Physiologically-based pharmacokinetic/pharmacodynamic modeling of meropenem in critically ill patients

Abstract

Abstract Objectives The purpose of this study was to develop a physiologically based pharmacokinetic/pharmacodynamic model (PBPK/PD) of meropenem for critically ill patients. Methods A PBPK model of meropenem in healthy adults was established using PK-Sim® software and subsequently extrapolated to critically ill patients based on anatomic and physiological parameters. The mean fold error (MFE) and geometric mean fold error (GMFE) method were used to compare the differences between predicted and observed values of pharmacokinetic parameters Cmax, AUC0−∞, CL to evaluate the accuracy of PBPK model. The model was verified by using meropenem plasma samples obtained from the ICU patients, which were determined by HPLC-MS/MS. The PBPK model was thereafter combined with a PKPD model, developed based on f%T > MIC. Monte Carlo simulation was utilized to calculate the probability of target attainment (PTA) in patients.
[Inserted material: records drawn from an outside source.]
`src/rtl/uart_packet_rx.sv`:
```
// UART packet receiver: integrated bit sampler plus header/payload/checksum
// packet FSM with a valid/ready packet output and one-cycle error pulses.
module uart_packet_rx #(
  parameter int CLKS_PER_BIT  = 868,
  parameter int DATA_BITS     = 12,
  parameter int ADDR_BITS     = 9,
  parameter int PAYLOAD_BYTES = 4,
  parameter int TIMEOUT_CLKS  = 16*CLKS_PER_BIT*(DATA_BITS+2)
) (
  input  logic                       clk,
  input  logic                       reset,
  input  logic                       rx,
  output logic                       pkt_valid,
  input  logic                       pkt_ready,
  output logic                       pkt_rw,
  output logic                       pkt_mem_type,
  output logic [ADDR_BITS-1:0]       pkt_addr,
  output logic [8*PAYLOAD_BYTES-1:0] pkt_data,
  output logic                       err_valid,
  output logic [2:0]                 err_code
);

  localparam int CLK_W = $clog2(CLKS_PER_BIT);
  localparam int BIT_W = $clog2(DATA_BITS+1);
  localparam int CNT_W = $clog2(PAYLOAD_BYTES+1);
  localparam int TO_W  = $clog2(TIMEOUT_CLKS+1);

  localparam logic [2:0] E_NONE  = 3'd0;
  localparam logic [2:0] E_FRAME = 3'd1;
  localparam logic [2:0] E_HDR   = 3'd2;
  localparam logic [2:0] E_CHK   = 3'd3;
  localparam logic [2:0] E_TO    = 3'd4;
  localparam logic [2:0] E_OVR   = 3'd5;

  localparam logic [1:0] CMD_WR = 2'b11;
  localparam logic [1:0] CMD_RD = 2'b01;

  function automatic logic [TO_W-1:0] sat_inc(input logic [TO_W-1:0] v);
    return (v == {TO_W{1'b1}}) ? v : v + 1'b1;
  endfunction

  // Coincident errors resolve to the lowest code.
  function automatic logic [2:0] pick_err(input logic f, input logic h,
                                          input logic c, input logic t,
                                          input logic o);
    if (f) return E_FRAME;
    if (h) return E_HDR;
    if (c) return E_CHK;
    if (t) return E_TO;
    if (o) return E_OVR;
    return E_NONE;
  endfunction

  // ---- stage p0/p1: rx synchroniser
  logic rx_p0, rx_p1;

  always_ff @(posedge clk) begin
    if (reset) begin
      rx_p0 <= 1'b1;
      rx_p1 <= 1'b1;
    end else begin
      rx_p0 <= rx;
      rx_p1 <= rx_p0;
    end
  end

  // ---- bit sampler
  typedef enum logic [1:0] {S_IDLE, S_START, S_DATA, S_STOP} samp_t;
  samp_t s_state, s_next;

  logic [CLK_W-1:0]     clk_cnt;
  logic [BIT_W-1:0]     bit_cnt;
  logic                 armed;
  logic                 half_hit, bit_hit, stop_hit;
  logic [DATA_BITS-1:0] shift_p1;

  assign half_hit = (clk_cnt == CLK_W'(CLKS_PER_BIT/2 - 1));
  assign bit_hit  = (clk_cnt == CLK_W'(CLKS_PER_BIT - 1));
  assign stop_hit = (s_state == S_STOP) && bit_hit;

  always_comb begin
    s_next = s_state;
    case (s_state)
      S_IDLE:  if (armed && !rx_p1) s_next = S_START;
      S_START: if (half_hit) s_next = rx_p1 ? S_IDLE : S_DATA;
      S_DATA:  if (bit_hit && (bit_cnt == BIT_W'(DATA_BITS-1))) s_next = S_STOP;
      S_STOP:  if (bit_hit) s_next = S_IDLE;
      default: s_next = S_IDLE;
    endcase
  end

  // ---- stage p2: sampled word with its valid (word_done) and framing flag
  logic                 vld_p2, ferr_p2;
  logic [DATA_BITS-1:0] word_p2;

  always_ff @(posedge clk) begin
    if (reset) begin
      s_state <= S_IDLE;
      clk_cnt <= '0;
      bit_cnt <= '0;
      armed   <= 1'b1;
      vld_p2  <= 1'b0;
      ferr_p2 <= 1'b0;
    end else begin
      s_state <= s_next;
      clk_cnt <= ((s_state == S_IDLE) || (s_state != s_next) || bit_hit) ? '0 : clk_cnt + 1'b1;
      if (s_state != S_DATA)
        bit_cnt <= '0;
      else if (bit_hit)
        bit_cnt <= bit_cnt + 1'b1;
      // After a bad stop bit the line must return high before a new start counts.
      if (stop_hit && !rx_p1)
        armed <= 1'b0;
      else if (rx_p1)
        armed <= 1'b1;
      vld_p2  <= stop_hit && rx_p1;
      ferr_p2 <= stop_hit && !rx_p1;
    end
  end

  always_ff @(posedge clk) begin
    if ((s_state == S_DATA) && bit_hit)
      shift_p1 <= {rx_p1, shift_p1[DATA_BITS-1:1]};
    if (stop_hit)
      word_p2 <= shift_p1;
  end

  // ---- packet FSM
  typedef enum logic [1:0] {P_WAIT_HDR, P_PAYLOAD, P_CHECK, P_HOLD} pkt_t;
  pkt_t p_state, p_next, dec_state;

  logic [CNT_W-1:0]         byte_cnt;
  logic [TO_W-1:0]          idle_cnt;
  logic                     drop;
  logic [7:0]               csum;
  logic                     hdr_rw, hdr_mem;
  logic [ADDR_BITS-1:0]     hdr_addr;
  logic [8*PAYLOAD_BYTES-1:0] payload;

  logic [1:0] hdr_cmd;
  logic       dec_ok, take, handshake, to_hit;
  logic       load_hdr, load_byte, load_pkt;
  logic       e_hdr, e_chk, e_to, e_ovr;

  assign hdr_cmd   = word_p2[DATA_BITS-1 -: 2];
  assign dec_ok    = (hdr_cmd == CMD_WR) || (hdr_cmd == CMD_RD);
  assign dec_state = (hdr_cmd == CMD_WR) ? P_PAYLOAD : P_CHECK;
  assign take      = vld_p2 && !drop;
  assign handshake = pkt_valid && pkt_ready;
  assign to_hit    = !vld_p2 && (idle_cnt == TO_W'(TIMEOUT_CLKS-1));

  always_comb begin
    p_next    = p_state;
    load_hdr  = 1'b0;
    load_byte = 1'b0;
    load_pkt  = 1'b0;
    e_hdr     = 1'b0;
    e_chk     = 1'b0;
    e_to      = 1'b0;
    e_ovr     = 1'b0;
    case (p_state)
      P_WAIT_HDR: begin
        if (take) begin
          if (dec_ok) begin
            p_next   = dec_state;
            load_hdr = 1'b1;
          end else begin
            e_hdr = 1'b1;
          end
        end
      end
      P_PAYLOAD: begin
        if (take) begin
          load_byte = 1'b1;
          if (byte_cnt == CNT_W'(PAYLOAD_BYTES-1)) p_next = P_CHECK;
        end else if (to_hit) begin
          e_to   = 1'b1;
          p_next = P_WAIT_HDR;
        end
      end
      P_CHECK: begin
        if (take) begin
          if (word_p2[7:0] == csum) begin
            load_pkt = 1'b1;
            p_next   = P_HOLD;
          end else begin
            e_chk  = 1'b1;
            p_next = P_WAIT_HDR;
          end
        end else if (to_hit) begin
          e_to   = 1'b1;
          p_next = P_WAIT_HDR;
        end
      end
      P_HOLD: begin
        // A word landing on the handshake cycle is the next header, not an overrun.
        if (handshake) begin
          p_next = P_WAIT_HDR;
          if (take) begin
            if (dec_ok) begin
              p_next   = dec_state;
              load_hdr = 1'b1;
            end else begin
              e_hdr = 1'b1;
            end
          end
        end else if (take) begin
          e_ovr = 1'b1;
        end
      end
      default: p_next = P_WAIT_HDR;
    endcase
    if (ferr_p2 && (p_state != P_HOLD))
      p_next = P_WAIT_HDR;
  end

  always_ff @(posedge clk) begin
    if (reset) begin
      p_state      <= P_WAIT_HDR;
      byte_cnt     <= '0;
      idle_cnt     <= '0;
      drop         <= 1'b0;
      pkt_valid    <= 1'b0;
      pkt_rw       <= 1'b0;
      pkt_mem_type <= 1'b0;
      pkt_addr     <= '0;
      pkt_data     <= '0;
      err_valid    <= 1'b0;
      err_code     <= E_NONE;
    end else begin
      p_state  <= p_next;
      idle_cnt <= vld_p2 ? '0 : sat_inc(idle_cnt);
      if (load_hdr)
        byte_cnt <= '0;
      else if (load_byte)
        byte_cnt <= byte_cnt + 1'b1;
      // An overrun drops the rest of that packet; a quiet gap marks its end.
      if (e_ovr)
        drop <= 1'b1;
      else if (to_hit)
        drop <= 1'b0;
      if (load_pkt) begin
        pkt_valid    <= 1'b1;
        pkt_rw       <= hdr_rw;
        pkt_mem_type <= hdr_mem;
        pkt_addr     <= hdr_addr;
        pkt_data     <= hdr_rw ? payload : '0;
      end else if (handshake) begin
        pkt_valid <= 1'b0;
      end
      err_valid <= ferr_p2 | e_hdr | e_chk | e_to | e_ovr;
      err_code  <= pick_err(ferr_p2, e_hdr, e_chk, e_to, e_ovr);
    end
  end

  always_ff @(posedge clk) begin
    if (load_hdr) begin
      hdr_rw   <= (hdr_cmd == CMD_WR);
      hdr_mem  <= word_p2[DATA_BITS-3];
      hdr_addr <= word_p2[ADDR_BITS-1:0];
      csum     <= word_p2[7:0];
    end else if (load_byte) begin
      csum <= csum ^ word_p2[7:0];
    end
    // First payload byte lands in the most significant slot.
    if (load_byte) begin
      for (int i = 0; i < PAYLOAD_BYTES; i++) begin
        if (byte_cnt == CNT_W'(PAYLOAD_BYTES-1-i))
          payload[i*8 +: 8] <= word_p2[7:0];
      end
    end
  end

endmodule

```
`config.mk`:
```
export PLATFORM = sky130hd
export DESIGN_NAME = uart_packet_rx
export DESIGN_NICKNAME = d
export VERILOG_FILES = /design/src/rtl/uart_packet_rx.sv
export SDC_FILE = /design/constraint.sdc
export NUM_CORES = 1
export LEC_CHECK = 0
export ABC_AREA = 0
export CORE_ASPECT_RATIO = 2
export CORE_MARGIN = 2
export CORE_UTILIZATION = 30
export CTS_BUF_LIST = sky130_fd_sc_hd__clkbuf_8
export DETAILED_ROUTE_END_ITERATION = 12
export PLACE_DENSITY_LB_ADDON = 0.1
export SETUP_SLACK_MARGIN = 0.2
export SLEW_MARGIN = 20
export SYNTH_ARGS = -nofsm -noshare
export SYNTH_HDL_FRONTEND = slang
export SYNTH_SLANG_ARGS = --single-unit
```
`constraint.sdc`:
```
create_clock -name clk -period 2.3 [get_ports clk]
set_input_delay 0.46 -clock clk [delete_from_list [all_inputs] [get_ports clk]]
set_output_delay 0.46 -clock clk [all_outputs]
set_load 0.02 [all_outputs]
```
-- Yosys cells after proc, flatten, opt, wreduce, memory -nomap -nowiden
Index checks and enable logic that the tools add are counted.
- add/sub/neg operators: 4
- equality and inequality tests: 24
- mux-type cells: 79
- bitwise gates (word level): 5
- reduce and logical (&&, ||, !) cells: 34
- operators with widths (kind ; number):
    2-to-1 mux 1 bit ; 45
    equality test 18 bit, second input constant ; 2
    2-to-1 mux 3 bit ; 11
    2-to-1 mux 2 bit ; 16
    2-to-1 mux 32 bit ; 1
    adder 18 x 1 -> 18 bit, second input constant ; 1
    2-to-1 mux 8 bit ; 2
    one-hot mux 2 bit (4 select lines) ; 2
    OR reduction 2 bit ; 6
    adder 10 x 1 -> 10 bit, second input constant ; 1
    equality test 10 bit, second input constant ; 1
    equality test 10 x 9 -> 1 bit, second input constant ; 1
    equality test 2 bit, second input constant ; 5
    logical AND 1 bit ; 10
    != test 2 bit, second input constant ; 5
    equality test 8 bit ; 1
    AND reduction 2 bit ; 4
    nonzero test 2 bit ; 4
    XOR 8 bit ; 1
    equality test 2 x 1 -> 1 bit, second input constant ; 3
    equality test 3 x 2 -> 1 bit, second input constant ; 2
    adder 4 x 1 -> 4 bit, second input constant ; 1
    equality test 4 bit, second input constant ; 1
    zero test 2 bit ; 2
    other kinds (10) ; 18
- register bits: 168
- input port bits: 4
- output and inout port bits: 48
- logic and storage cells: 175

-- Logic depth before layout (Yosys ltp)
Gate-level depths: netlist of run 1.
- depth in word-level cells: 26
- gate-level depth with buffers: 8
- mapped depth without buffers: 7

-- Worst setup path after synthesis of run 1
OpenSTA, ideal clock, no wires.
- path kind: register -> register
- start: register clk_cnt[0]
- end: register shift_p1[0], enable pin
- library setup time: 399 ps
- arrival time: 2031 ps
- data required time: 1901 ps
- path slack: -130 ps
- stages on the path, launching flop included: 5
- path buffers: 0
- period minus slack after synthesis: 2430 ps
- cells stage by stage: dfxtp_1 > ha_1 > and4bb_2 > nand4_2 > nor3b_1
- cells in the longest elaborated chain, start to end: 2
- RTL lines (item ; line ; source):
    from (decl) ; 71 ; logic [CLK_W-1:0] clk_cnt;
    from (signal assigned) ; 106 ; clk_cnt <= ((s_state == S_IDLE) || (s_state != s_next) || bit_hit) ? '0 : clk_cnt + 1'b1;
    equality test 10 bit ; 78 ; assign bit_hit = (clk_cnt == CLK_W'(CLKS_PER_BIT - 1));
    logical AND 1 bit ; 122 ; if ((s_state == S_DATA) && bit_hit)
    to (signal assigned) ; 123 ; shift_p1 <= {rx_p1, shift_p1[DATA_BITS-1:1]};
    to (decl) ; 75 ; logic [DATA_BITS-1:0] shift_p1;
Every way passes these cells.
A chain may end at the register's enable or synchronous reset.

-- Final worst setup path of run 1
- start: register err_code[1]
- end: output port err_code[1]
- RTL lines (item ; line ; source):
    from (decl) ; 20 ; output logic [2:0] err_code
    from (signal assigned) ; 252 ; err_code <= pick_err(ferr_p2, e_hdr, e_chk, e_to, e_ovr);
No word-level cell between the ends.

==> results of run 1 <==
## final cells by class
type	count	area (um2)	share of cell area [%]
Sequential cell	168	4110	52.0
Clock buffer	17	234	2.96
Clock inverter	15	198	2.50
Timing Repair Buffer	75	711	8.98
Multi-Input combinational cell	383	2260	28.5
Inverter	14	56.3	0.712
Tap cell	273	342	4.32
## power groups by stage
| stage | Sequential, W | Combinational [W] | Clock [W] |
|---|---|---|---|
| after detailed placement | 0.00317 | 0.0000538 | 0 |
| after CTS | 0.00311 | 0.0000541 | 0.00241 |
| after floorplan | 0.00317 | 0.0000376 | 0 |
| after global routing | 0.00311 | 0.0000606 | 0.00252 |
| final | 0.00310 | 0.0000525 | 0.00230 |
| after global placement | 0.00317 | 0.0000529 | 0 |
## stage by stage
step	utilization, %	std cells	hold WS, ps
after floorplan	-	591	389
after global placement	34.7	912	394
after detailed placement	34.7	912	404
after CTS	36.8	944	255
after global routing	36.8	945	254
final	36.8	945	291
## synth_stat cells (2+ instances only)
cell type  count  area share (%)
buf_4          3            0.34
o21ai_0        9            0.69
or4_1          2            0.23
buf_2          7            0.54
xor2_1         9             1.2
nor3b_1        5            0.57
clkbuf_1      14            0.80
nand3b_1       2            0.23
a31oi_1        3            0.29
nor4_1         5            0.48
a21oi_1       58             4.4
o31a_1         2            0.27
and4_1         2            0.27
o21a_1         2            0.23
a211oi_1       5            0.57
mux2i_1        4            0.61
nor2_1        45             2.6
dfxtp_1       93              29
nand2_1       86             4.9
nand3_1       43             3.3
nand4_2        2            0.38
inv_1         14            0.80
and3_1         4            0.38
xnor2_1       27             3.6
nand4_1       10            0.96
nor3_1        10            0.77
or2_2          2            0.19
edfxtp_1      75              34
or3_1          7            0.67
ha_1          13             2.5
nand2b_1       3            0.29
o211ai_1       2            0.23
## worst min path at each step
stage	endpoint	from	cells past startpoint	slack, ps
floorplan	rx_p1	rx_p0	1	390
global placement	rx_p1	rx_p0	1	390
detailed placement	rx_p1	rx_p0	1	400
CTS	byte_cnt[0]	reset	2	260
global route	byte_cnt[0]	reset	2	250
finish	byte_cnt[0]	reset	2	290
## sequential cells by signal (all words and copies together), names as in the netlist, 4 cells and up
register / count
bit_cnt: 4
clk_cnt: 10
csum: 8
hdr_addr: 9
idle_cnt: 18
payload: 32
pkt_addr: 9
pkt_data: 32
shift_p1: 12
word_p2: 12
## cell families (layout without fill, tap and decap cells)
family / after synthesis / count (layout) / synth area share [%]
AO/OA/AOI/OAI: 90 / 90 / 8.28
XOR/XNOR: 36 / 36 / 4.83
adder cells (fa/ha/maj): 13 / 13 / 2.49
buffers and inverters: 40 / 121 / 2.62
flip-flops: 168 / 168 / 63.0
multiplexers: 4 / 4 / 0.613
AND/OR/NAND/NOR: 240 / 240 / 18.2
## metal layers
metal	global-route usage [%]	routed length (um)	up-vias
li1	-	-	2231
met4	6.85	410	0
met1	13.3	5390	2147
met5	0	0	-
met2	25.3	8200	68
met3	3.43	401	22
## repair_timing
action | 4_1_cts | 5_1_grt
endpoints found under the setup margin | 0 | 27
gates resized for setup | 0 | 1
setup buffers | 0 | 1
==> flow_metrics.tcl, run 1 <==
set metrics [dict create \
    crit_type "register to output port" \
    cts.sinks 168 \
    finClkSkew_ps 11.1 \
    tritoncts "built" \
    ys_types 55 \
    powerDensity_mw_per_mm2 689 \
    place_area_mm2 0.00747 \
    finalWorstSetupSlack_ps 312 \
    n_antenna_cell 0 \
    wl_per_cell_um 15.2 \
    crit_required_ps 1840 \
    ant_nets 0 \
    io_buffers 51 \
    nNetsFinal 676 \
    worst-path-buf-inv 1 \
    ys_warn_count 0 \
    gp_congestion 0.763 \
    ios 52 \
    clk_path_buf_depth 2 \
    synth_edf_count 75 \
    first_iter_violations 179 \
    fp.dieW_um 108 \
    ys_ff_latch 168 \
    cp_top_family "buffers and inverters" \
    antenna_found_initial 0 \
    tightest_slew_ps 597 \
    totalWireLength_mm 14.4 \
    cp.depth 1 \
    reg2reg_from "p_state[0]" \
    cts_inserted_buffers 17 \
    final.fill_count 2206 \
    core_mm2 0.0215 \
    start_kind "register" \
    rows 76 \
    setup_tns_ps 0 \
    cts_hold_buf 0 \
    grt_pass1_vias 4432 \
    initial_core_util_pct 30.4 \
    path_clk_slew_ps 80 \
    avgSynthCellArea_um2 11.0 \
    r2r_cells 4 \
    status "completed" \
    r2r_slack_ps 370 \
    dieArea_mm2 0.0230 \
    crit_fanout 1 \
    fmax_mhz 503 \
    syn2layout_area_growth_pct 21.1 \
    clk_latency_ps 470 \
    grt_setup_unrepaired "no" \
    grt_max_degree 57 \
    synth.yosys.seq_area_share_pct 63.0 \
    hold_viol_final 0 \
    dp_slack_ps 128 \
    fp.dieH_um 213 \
    power_frac_seq_pct 56.9 \
    drc 0 \
    htreeDepth 4 \
    synth_ff_type "dfxtp_1" \
    finalCritPeriodShare_pct 86.4 \
    p_leak_nw 2.56 \
    dpl.hpwl_mm 10.4 \
    rr_endpoint "csum[5]" \
    viasPerCell 4.73 \
    p_total_w 0.00545 \
    async_flop_share_pct 0 \
    cts-root-buf "clkbuf_8" \
    final_common_cell "dfxtp_1" \
    dr.pass1.iters 7 \
    cp-end-kind "output port" \
    grt_first_pass_wirelength_mm 23.0 \
    combPwrFrac_pct 1.0 \
    max_cap_viol_count 0 \
    design_area_mm2 0.00791 \
    syn_inst 591 \
    syn-cell-area_mm2 0.00653 \
    irDropWorstVdd_uv 341 \
    drive_gt1_share_pct 10.3 \
    final_cell_mix "dfxtp_1, nand2_1, edfxtp_1, a21oi_1, clkdlybuf4s50_1" \
    slowest_stage "clkdlybuf4s50_1" \
    final-max-slew-violation-count 0 \
    cp_cell_sequence "clkdlybuf4s50_1" \
    max_slew_margin_pct 60.2 \
    internal_power_w 0.00429 \
    fin_crit_ps 1990 \
    startpoint "err_code[1]" \
    arrival_ps 1530 \
    track_usage_pct 13.5 \
    cp-endpoint "err_code[1]" \
    syn-num-nets 608 \
    finalSetupViolations 0 \
    cpPeakStageDelay_ps 640 \
    switchingPower_w 0.00116 \
    hold_path.class "input port to register" \
    vias 4468 \
    clockPowerShare_pct 42.1 \
    grt_overflow 0 \
    p_sw_share_pct 21.2 \
]
Note: power is estimated with default switching activity, not from simulation.
==> inputs of run 2 (changes only) <==
Settings changed: CTS_CLUSTER_SIZE set to 8, HOLD_SLACK_MARGIN set to 0.06.
==> results of run 2 <==
Final layout, timing and power as in run 1 (identical DEF).
==> inputs of run 3 (changes only) <==
Clock period 2.3 ns to 2.2 ns, I/O delays scaled along.
==> flow_metrics.tcl, run 3 (synthesis results as in run 1) <==
set metrics [dict create \
    grt_first_pass_wirelength_mm 23.3 \
    crit_required_ps 1760 \
    slowest_stage "clkdlybuf4s50_1" \
    min_to "rx_p1" \
    io_buffers 51 \
    ant_nets 0 \
    start_kind "register" \
    finalWorstSetupSlack_ps 276 \
    hold_start "rx_p0" \
    r2r_slack_ps 300 \
    cts_inserted_buffers 17 \
    rr_endpoint "csum[0]" \
    ios 52 \
    dr.pass1.iters 4 \
    tightest_slew_ps 499 \
    multi_input_area_mm2 0.00229 \
    syn2layout_area_growth_pct 22.4 \
    stdcell_count 948 \
    htreeDepth 4 \
    cts-root-buf "clkbuf_8" \
    irDropWorstVdd_uv 417 \
    grt_max_degree 45 \
    worst-path-buf-inv 1 \
    n_antenna_cell 0 \
    nNetsFinal 679 \
    grt_setup_unrepaired "yes" \
    fmax_mhz 520 \
    p_leak_nw 2.60 \
    dpl.hpwl_mm 10.5 \
    track_usage_pct 13.5 \
    viasPerCell 4.77 \
    dp_slack_ps 71.1 \
    cts.sinks 168 \
    powerDensity_mw_per_mm2 721 \
    status "completed" \
    setup_tns_ps 0 \
    fp.dieH_um 213 \
    cpPeakStageDelay_ps 620 \
    reg2reg_from "p_state[0]" \
    clk_path_buf_depth 2 \
    max_cap_viol_count 0 \
    final.fill_count 2208 \
    hold_viol_final 0 \
    final-max-slew-violation-count 0 \
    finalCritPeriodShare_pct 87.4 \
    finClkSkew_ps 7.92 \
    initial_core_util_pct 30.4 \
    finalSetupViolations 0 \
    path_clk_slew_ps 90 \
    crit_type "register to output port" \
    final_cell_mix "dfxtp_1, nand2_1, edfxtp_1, a21oi_1, clkdlybuf4s50_1" \
    max_slew_margin_pct 66.7 \
    hold_path.class "register to register" \
    antenna_found_initial 0 \
    place_inst 913 \
    clk_latency_ps 470 \
    tritoncts "built" \
    grt_pass1_vias 4486 \
    final_common_cell "dfxtp_1" \
    crit_fanout 2 \
    first_iter_violations 239 \
    wl_per_cell_um 15.2 \
    drive_gt1_share_pct 11.6 \
    reg_top3 "payload: 32 flops, pkt_data: 32 flops, idle_cnt: 18 flops" \
    cp.depth 1 \
    core_mm2 0.0215 \
    r2r_cells 6 \
    dieArea_mm2 0.0230 \
    arrival_ps 1480 \
    cp_cell_sequence "clkdlybuf4s50_1" \
    ff_latch_area_mm2 0.00411 \
    rows 76 \
    grt_overflow 0 \
    fin_crit_ps 1920 \
    drc 0 \
    totalWireLength_mm 14.4 \
    cp_top_family "buffers and inverters" \
    cp-end-kind "output port" \
    holdPathStages 1 \
    fp.dieW_um 108 \
    gp_congestion 0.756 \
    vias 4520 \
]
-- run 3: layer usage --
layer / GRT usage (%) / share of wire, % / vias to the layer above
met3: 3.86 / 3.2 / 24
met1: 13.4 / 37 / 2187
met2: 25.4 / 57 / 75
li1: - / - / 2234
met5: 0 / 0 / -
met4: 6.06 / 2.5 / 0
-- run 3: final cells by class --
| cell class | instances | share of cell area (%) |
|---|---|---|
| clock buffers | 19 | 3.27 |
| clock inverters | 13 | 2.43 |
| repair buffers | 78 | 9.25 |
| inverters | 14 | 0.658 |
| multi-input cells | 383 | 28.6 |
| flip-flops and latches | 168 | 51.5 |
| well taps | 273 | 4.27 |
-- run 3: per-stage QoR --
stage | hold slack, ps | util, % | area [um2] | power, W
CTS | 392 | 37.0 | 7940 | 0.00587
detailed placement | 398 | 34.8 | 7480 | 0.00338
floorplan | 389 | - | 6540 | 0.00335
global route | 388 | 37.2 | 7990 | 0.00599
global placement | 392 | 34.8 | 7480 | 0.00338
finish | 419 | 37.2 | 7990 | 0.00576
-- run 3: where the power goes --
group	internal [W]	switching (W)	total [W]
Sequential	0.00323	0.0000112	0.00325
Combinational	0.0000183	0.0000380	0.0000563
Clock	0.00131	0.00115	0.00246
Results The developed PBPK model successfully predicted the meropenem disposition in critically ill patients, wherein the MFE average and GMFE of all predicted PK parameters were within 1.25-fold error range. The therapeutic drug monitoring (TDM) of meropenem was conducted 92 blood samples from 31 ICU patients, of which 71 (77.17%) blood samples were consistent with the simulated value. The TDM results showed that we may not need age-specific dose adjustment of meropenem in critically ill patients. Monte Carlo simulations showed that continuous infusion and frequent administration were necessary to achieve curative effect for critically ill patients, whereas excessive infusion time (> 4h) was not necessary. Conclusion The PBPK/PD modelling incorporating literature data and prospective study data is able to correctly predict meropenem pharmacokinetics in critically ill patients. Our study provides a reference for realizing clinical personalized medication for critically ill patients.